A group of 13 students from the Faculty of Health Sciences are currently enjoying an eye-opening and educational trip to the central African country of Malawi.
While there the students will be working on a number of different projects, in the hope of enhancing the health and well-being of rural communities.
This is the third year this has been organised by the School of Life Sciences and involves work on specific projects, as well as visits to local schools and hospitals. This enables the students to compare and contrast what they see with their own lives and other communities. Students received financial support from Centre for Global Engagement (CGE) and from their school.
William Gordon, who is studying human biosciences, explained:
“We built fuel efficient stoves out of cheap sustainable materials, teaching one family how to do it so they could show others how to make them as well. This sort of project improves the lives of whole communities and is very humbling.”
Biomedical science student, Saima Juneja, was involved in an educational project about albinism. She said:
“In Malawi there are many people with albinism, but not so many people that understand the condition itself.

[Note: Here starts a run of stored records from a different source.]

==> src/rtl/iter_multiplier_if.sv <==
// Operand/result handshake bundle for iter_multiplier.
//   master : producer/consumer side (drives operands and out_ready)
//   slave  : multiplier side (drives in_ready, out_valid and the product)
// Signals:
//   in_valid/in_ready   operand handshake
//   x, y                multiplicand / multiplier, WIDTH bits
//   is_signed           1 = two's-complement operands, 0 = unsigned
//   out_valid/out_ready result handshake
//   p                   product, 2*WIDTH bits
interface iter_multiplier_if #(
  parameter int WIDTH = 8
);
  logic                 in_valid;
  logic                 in_ready;
  logic [WIDTH-1:0]     x;
  logic [WIDTH-1:0]     y;
  logic                 is_signed;
  logic                 out_valid;
  logic                 out_ready;
  logic [2*WIDTH-1:0]   p;

  modport master (
    output in_valid, x, y, is_signed, out_ready,
    input  in_ready, out_valid, p
  );

  modport slave (
    input  in_valid, x, y, is_signed, out_ready,
    output in_ready, out_valid, p
  );
endinterface

==> src/rtl/iter_multiplier.sv <==
// Iterative shift-add multiplier with valid/ready handshakes.
// Retires STEP_BITS multiplier bits per RUN cycle, so a product takes
// N = WIDTH/STEP_BITS RUN cycles. Supports unsigned and two's-complement
// operands chosen per transaction.
// Ports:
//   clk    rising-edge clock
//   rst_n  asynchronous active-low reset
//   bus    iter_multiplier_if slave (operands in, product out)
//   busy   high while iterating (RUN)
module iter_multiplier #(
  parameter int WIDTH     = 8,
  parameter int STEP_BITS = 1
) (
  input  logic               clk,
  input  logic               rst_n,
  iter_multiplier_if.slave   bus,
  output logic               busy
);

  localparam int N     = WIDTH / STEP_BITS;
  localparam int PW    = 2 * WIDTH;
  localparam int CNT_W = (N > 1) ? $clog2(N) : 1;

  generate
    if (WIDTH < 2 || STEP_BITS < 1 || (WIDTH % STEP_BITS) != 0) begin : g_bad_params
      $error("iter_multiplier: WIDTH must be >= 2 and a multiple of STEP_BITS");
    end
  endgenerate

  typedef enum logic [1:0] {IDLE, RUN, DONE} state_t;

  state_t                  state;
  state_t                  state_nx;
  logic                    accept;
  logic                    last;
  logic                    top_neg;
  logic signed [PW-1:0]    mcand;
  logic signed [PW-1:0]    acc;
  logic signed [PW-1:0]    sum;
  logic signed [PW-1:0]    p_r;
  logic [WIDTH-1:0]        mplier;
  logic                    sgn;
  logic [CNT_W-1:0]        cnt;

  function automatic logic signed [PW-1:0] sign_ext(input logic [WIDTH-1:0] v,
                                                    input logic             s);
    logic signed [PW-1:0] r;
    r = {{WIDTH{s & v[WIDTH-1]}}, v};
    return r;
  endfunction

  // Sum of the (already position-shifted) multiplicand for each set bit of
  // the slice. In signed mode the multiplier's MSB carries weight -2^(W-1)
  // rather than +2^(W-1); the correction is subtracting x_ext*2^W, which on
  // the last slice is exactly mc shifted by one more slice width.
  function automatic logic signed [PW-1:0] partial_product(
    input logic signed [PW-1:0] mc,
    input logic [STEP_BITS-1:0] sl,
    input logic                 neg
  );
    logic signed [PW-1:0] r;
    r = '0;
    for (int i = 0; i < STEP_BITS; i++) begin
      if (sl[i]) r = r + (mc <<< i);
    end
    if (neg) r = r - (mc <<< STEP_BITS);
    return r;
  endfunction

  assign accept  = bus.in_valid && bus.in_ready;
  assign last    = (cnt == '0);
  assign top_neg = last && sgn && mplier[STEP_BITS-1];
  assign sum     = acc + partial_product(mcand, mplier[STEP_BITS-1:0], top_neg);
  assign bus.p   = p_r;

  always_ff @(posedge clk or negedge rst_n) begin
    if (!rst_n) state <= IDLE;
    else        state <= state_nx;
  end

  always_comb begin
    state_nx      = state;
    bus.in_ready  = 1'b0;
    bus.out_valid = 1'b0;
    busy          = 1'b0;
    case (state)
      IDLE: begin
        bus.in_ready = 1'b1;
        if (bus.in_valid) state_nx = RUN;
      end
      RUN: begin
        busy = 1'b1;
        if (last) state_nx = DONE;
      end
      DONE: begin
        bus.out_valid = 1'b1;
        // Back-to-back: a new operand set is taken on the same edge the
        // consumer takes the result.
        bus.in_ready  = bus.out_ready;
        if (bus.out_ready) state_nx = bus.in_valid ? RUN : IDLE;
      end
      default: state_nx = IDLE;
    endcase
  end

  // Accept stage: latch operands; RUN stage: one slice per edge, multiplicand
  // moves left and multiplier moves right so the low slice is always next.
  always_ff @(posedge clk or negedge rst_n) begin
    if (!rst_n) begin
      mcand  <= '0;
      mplier <= '0;
      sgn    <= 1'b0;
      acc    <= '0;
      cnt    <= '0;
      p_r    <= '0;
    end else if (accept) begin
      mcand  <= sign_ext(bus.x, bus.is_signed);
      mplier <= bus.y;
      sgn    <= bus.is_signed;
      acc    <= '0;
      cnt    <= CNT_W'(N - 1);
    end else if (state == RUN) begin
      mcand  <= mcand <<< STEP_BITS;
      mplier <= mplier >> STEP_BITS;
      cnt    <= cnt - 1'b1;
      acc    <= sum;
      if (last) p_r <= sum;
    end
  end

endmodule

==> src/flat_wrapper.sv <==
// flat-port wrapper written by rule: the top's interface ports become plain ports
module iter_multiplier_flat 
#(
  parameter int WIDTH     = 8,
  parameter int STEP_BITS = 1
)
  (clk, rst_n, busy, bus_in_valid, bus_x, bus_y, bus_is_signed, bus_out_ready, bus_in_ready, bus_out_valid, bus_p);
  iter_multiplier_if #(.WIDTH(WIDTH)) bus_i ();
  input  logic clk;
  input  logic rst_n;
  output logic busy;
  input wire logic [$bits(bus_i.in_valid)-1:0] bus_in_valid;
  input wire logic [$bits(bus_i.x)-1:0] bus_x;
  input wire logic [$bits(bus_i.y)-1:0] bus_y;
  input wire logic [$bits(bus_i.is_signed)-1:0] bus_is_signed;
  input wire logic [$bits(bus_i.out_ready)-1:0] bus_out_ready;
  output wire logic [$bits(bus_i.in_ready)-1:0] bus_in_ready;
  output wire logic [$bits(bus_i.out_valid)-1:0] bus_out_valid;
  output wire logic [$bits(bus_i.p)-1:0] bus_p;
  assign bus_i.in_valid = bus_in_valid;
  assign bus_i.x = bus_x;
  assign bus_i.y = bus_y;
  assign bus_i.is_signed = bus_is_signed;
  assign bus_i.out_ready = bus_out_ready;
  assign bus_in_ready = bus_i.in_ready;
  assign bus_out_valid = bus_i.out_valid;
  assign bus_p = bus_i.p;
  iter_multiplier #(.WIDTH(WIDTH), .STEP_BITS(STEP_BITS)) u_core (.clk(clk), .rst_n(rst_n), .bus(bus_i), .busy(busy));
endmodule
==> config.mk <==
export PLATFORM = sky130hd
export DESIGN_NAME = iter_multiplier_flat
export DESIGN_NICKNAME = d
export VERILOG_FILES = /design/src/rtl/iter_multiplier_if.sv /design/src/rtl/iter_multiplier.sv /design/src/flat_wrapper.sv
export SDC_FILE = /design/constraint.sdc
export NUM_CORES = 1
export LEC_CHECK = 0
export ABC_AREA = 0
export CORE_UTILIZATION = 58
export DETAILED_ROUTE_END_ITERATION = 10
export GPL_ROUTABILITY_DRIVEN = 0
export PLACE_DENSITY = 0.81
export SLEW_MARGIN = 20
export SYNTH_ARGS = -nofsm -noshare
export SYNTH_HDL_FRONTEND = slang
export SYNTH_SLANG_ARGS = --single-unit
==> constraint.sdc <==
create_clock -name clk -period 5.6 [get_ports clk]
set_input_delay 1.68 -clock clk [delete_from_list [all_inputs] [get_ports clk]]
set_output_delay 1.68 -clock clk [all_outputs]
set_load 0.02 [all_outputs]
==> results by group <==
Detailed routing
  – Drt pass-1 iters: 4
  – Met3 Wirelength: 297 um
  – Metal2 WL: 4420 um
  – Antenna Nets Post-Route: 0
  – Vias per cell: 5.64
  – WL final: 8890 um
  – Top layer reached by signal wires: met4
  – Final routed DRC violation total: 0
  – Met1 WL: 3990 um
  – Via count: 3539
  – Detailed router's first-iteration violation count: 174
  – Routed len/inst: 14.2 um

Yosys
  – Post-synth EDFFs: 0
  – Ys flop type: dfrtp_1
  – Cell area after synthesis: 4180 um2
  – Synth area leader: dfrtp_1
  – Synth top area cells: dfrtp_1, ha_1, nand2_1
  – Post-Syn Instances: 492
  – Mapped Avg Cell Area: 8.49 um2
  – Synth warn: 0
  – Synth top area share: 37.1%
  – Number of distinct library cells after synthesis: 49
  – Synthesized netlist net count: 548
  – FF+latch count, synth: 62
  – Sequential area share after synthesis: 37.1%
  – Async set-reset flop share out of synthesis: 100%

Clock tree
  – # H-tree levels: 3
  – Clock tree from TritonCTS: done
  – Post-CTS setup repair buffer count: 0
  – Clock buffer count from CTS: 9
  – Hold Buf Count CTS: 0
  – Resized Gates After CTS: 0
  – Clock Latency Late Sink: 0.35 ns
  – Reg clk slew, reported paths: 0.07 ns
  – Clk sinks: 62
  – CTS max path bufs: 2
  – Clk root buf: clkbuf_8

Finish
  – Most common cell after layout, fill and taps aside: nand2_1
  – Most frequent cells in the layout: nand2_1, dfrtp_1, o21ai_0, clkdlybuf4s50_1, ha_1
  – Fin util: 70.4%
  – Ant diodes: 0
  – Fin nets: 583
  – Final instance area: 4840 um2
  – Area Growth Syn to Fin: 15.8%
  – Share of cells above drive strength 1: 6.03%

Global route
  – Total gr overflow: 0
  – Global-route wire length before repair: 15100 um
  – Initial antenna violation count: 0
  – Vias in the first global route: 3448
  – Largest net degree at the start of global routing: 63
  – Total GRT Usage: 25.7%

Power and ir drop
  – Combinational power share: 59.5%
  – Leak: 2.29 nW
  – Flop pwr share: 27.4%
  – Int Power: 0.00161 W
  – Switching power total: 0.00135 W
  – Pwr Density: 611 nW/um2
  – Clock network fraction of design power: 13.0%
  – Max IR drop VDD: 0.557 mV
  – Sw Share: 45.6%

Die
  – Initial core utilization: 60.8%
  – Die area: 7540 um2
  – Die H: 86.9 um
  – Die W: 86.9 um
  – I/O pin total: 40
  – CORE AREA: 6870 um2
  – Row count: 30

Timing
  – Slew HR: 44.8%
  – Count of pins over their slew limit: 0
  – Hold WS: 0.477 ns
  – Sum Neg Setup Slack: 0 ns
  – Final setup fails: 0
  – Worst Max-Slew Pin Slew: 0.826 ns
  – Final Hold Fails: 0
  – Fmax: 0.211 GHz
  – Setup Skew: 0.00971 ns
  – Unrepaired setup endpoints after global routing: false
  – Minimum clock period: 4.74 ns
  – Period utilization: 84.6%

Worst setup path
  – Crit path max fanout: 3
  – Worst EP required: 3.92 ns
  – Crit Path Class: in -> out
  – Worst setup EP type: primary output
  – CP arrival: 3.06 ns
  – Setup crit start kind: input port

Placed design
  – I/O Buffers: 39
  – HPWL after DPL: 6510 um
  – Placed cell areas: 4650 um2

Run
  – Max-Cap Viols: 0

Run status
  – Status: complete, no violations

Hold path
  – Hold WC Path Type: reg -> reg
## worst paths after layout
kind	start	to	slack [ns]	cells after the start
max in group asynchronous	rst_n	u_core.mcand[10]	3.58	2
setup / recovery	bus_out_ready	bus_in_ready	0.86	4
min in group asynchronous	rst_n	u_core.acc[15]	1.49	2
setup reg to reg	u_core.mplier[0]	u_core.acc[15]	1.14	19
hold / removal	u_core.bus.p[11]	u_core.bus.p[11]	0.48	2
hold reg to reg	u_core.bus.p[11]	u_core.bus.p[11]	0.48	2
## sequential cells by signal (all words and copies together) (netlist names)
name and cells:
u_core.cnt 3, u_core.mcand 16, u_core.sgn 1, u_core.acc 16, u_core.bus.p 16, u_core.state 2
u_core.mplier 8
## layer usage
metal | GRT usage (%) | up-vias
met5 | 0 | -
met1 | 31.8 | 1676
li1 | - | 1778
met3 | 5.12 | 16
met2 | 43.7 | 69
met4 | 10.9 | 0
## kinds of logic after synthesis
logic type	synth area share [%]
buffers and inverters	4.22
muxes	0.779
xor gates and xnor gates	6.05
adders and majority gates	10.8
and+or+nand+nor	19.9
AOI/OAI and AO/OA	21.1
DFF	37.1
## through the flow
stage | cells | total power, W | worst slack, ns
global route | 627 | 0.00323 | 0.779
global placement | 612 | 0.00249 | 0.924
detailed placement | 612 | 0.00257 | 0.861
CTS | 627 | 0.00296 | 0.866
floorplan | 492 | 0.00212 | 1.31
finish | 627 | 0.00296 | 0.864
## cell usage after synthesis (2+ instances only)
cell,n
a211oi_1,5
nor3b_1,3
a22oi_1,23
o211a_1,3
nor2b_1,4
nor2_1,20
o21bai_1,5
fa_1,2
nor3_1,4
o21ai_1,2
a21oi_1,25
inv_1,26
clkbuf_1,21
mux2_2,2
a21o_1,8
a31o_2,2
nand3_1,20
nand2b_1,3
ha_1,33
xor2_1,12
dfrtp_1,62
a21boi_0,2
o21a_1,4
nand2_1,92
xnor2_1,15
o21ai_0,52
and2_1,20
## power groups by stage
stage	registers [W]	clock network, W	logic [W]
finish	0.000811	0.000385	0.00176
CTS	0.000811	0.000392	0.00176
global route	0.000836	0.000416	0.00198
floorplan	0.000833	0	0.00128
detailed placement	0.000817	0	0.00175
global placement	0.000808	0	0.00168
## final cells by class
| cell class | instances | area (um2) |
|---|---|---|
| Clock inverter | 6 | 63.8 |
| Inverter | 26 | 97.6 |
| Sequential cell | 62 | 1550 |
| Fill cell | 570 | 2030 |
| Timing Repair Buffer | 45 | 430 |
| Tap cell | 96 | 120 |
| Clock buffer | 9 | 124 |
| Multi-Input combinational cell | 383 | 2450 |
## worst max-delay path, stage by stage
cell	delay, ns
clkdlybuf4s50_1	0.46
inv_1	0.05
a21oi_1	0.21
clkdlybuf4s50_1	0.65
No activity file was read; power rests on OpenSTA's default activity.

We did a training session with 59 teachers over a three-day workshop in which we explored the science, community opinions and action plans for the teachers to enhance awareness of the condition and separate fact from fiction.”
Bronagh is studying occupational therapy and was delighted to have had the opportunity to visit a typical hospital. She said:
“I was privileged to visit the Queen Elizabeth and Cure International Hospital in Blantyre. As a healthcare student, being able to compare and contrast the difference in healthcare services will enhance my working in future practice.”
Another biomedical science student paid a visit to a local school and was moved to say:
“This trip has made me realise that education is priceless. There are so many people in Malawi striving for education but who are unable to get it due to lack of funding and limited choices, they either work to help support their family, or study.”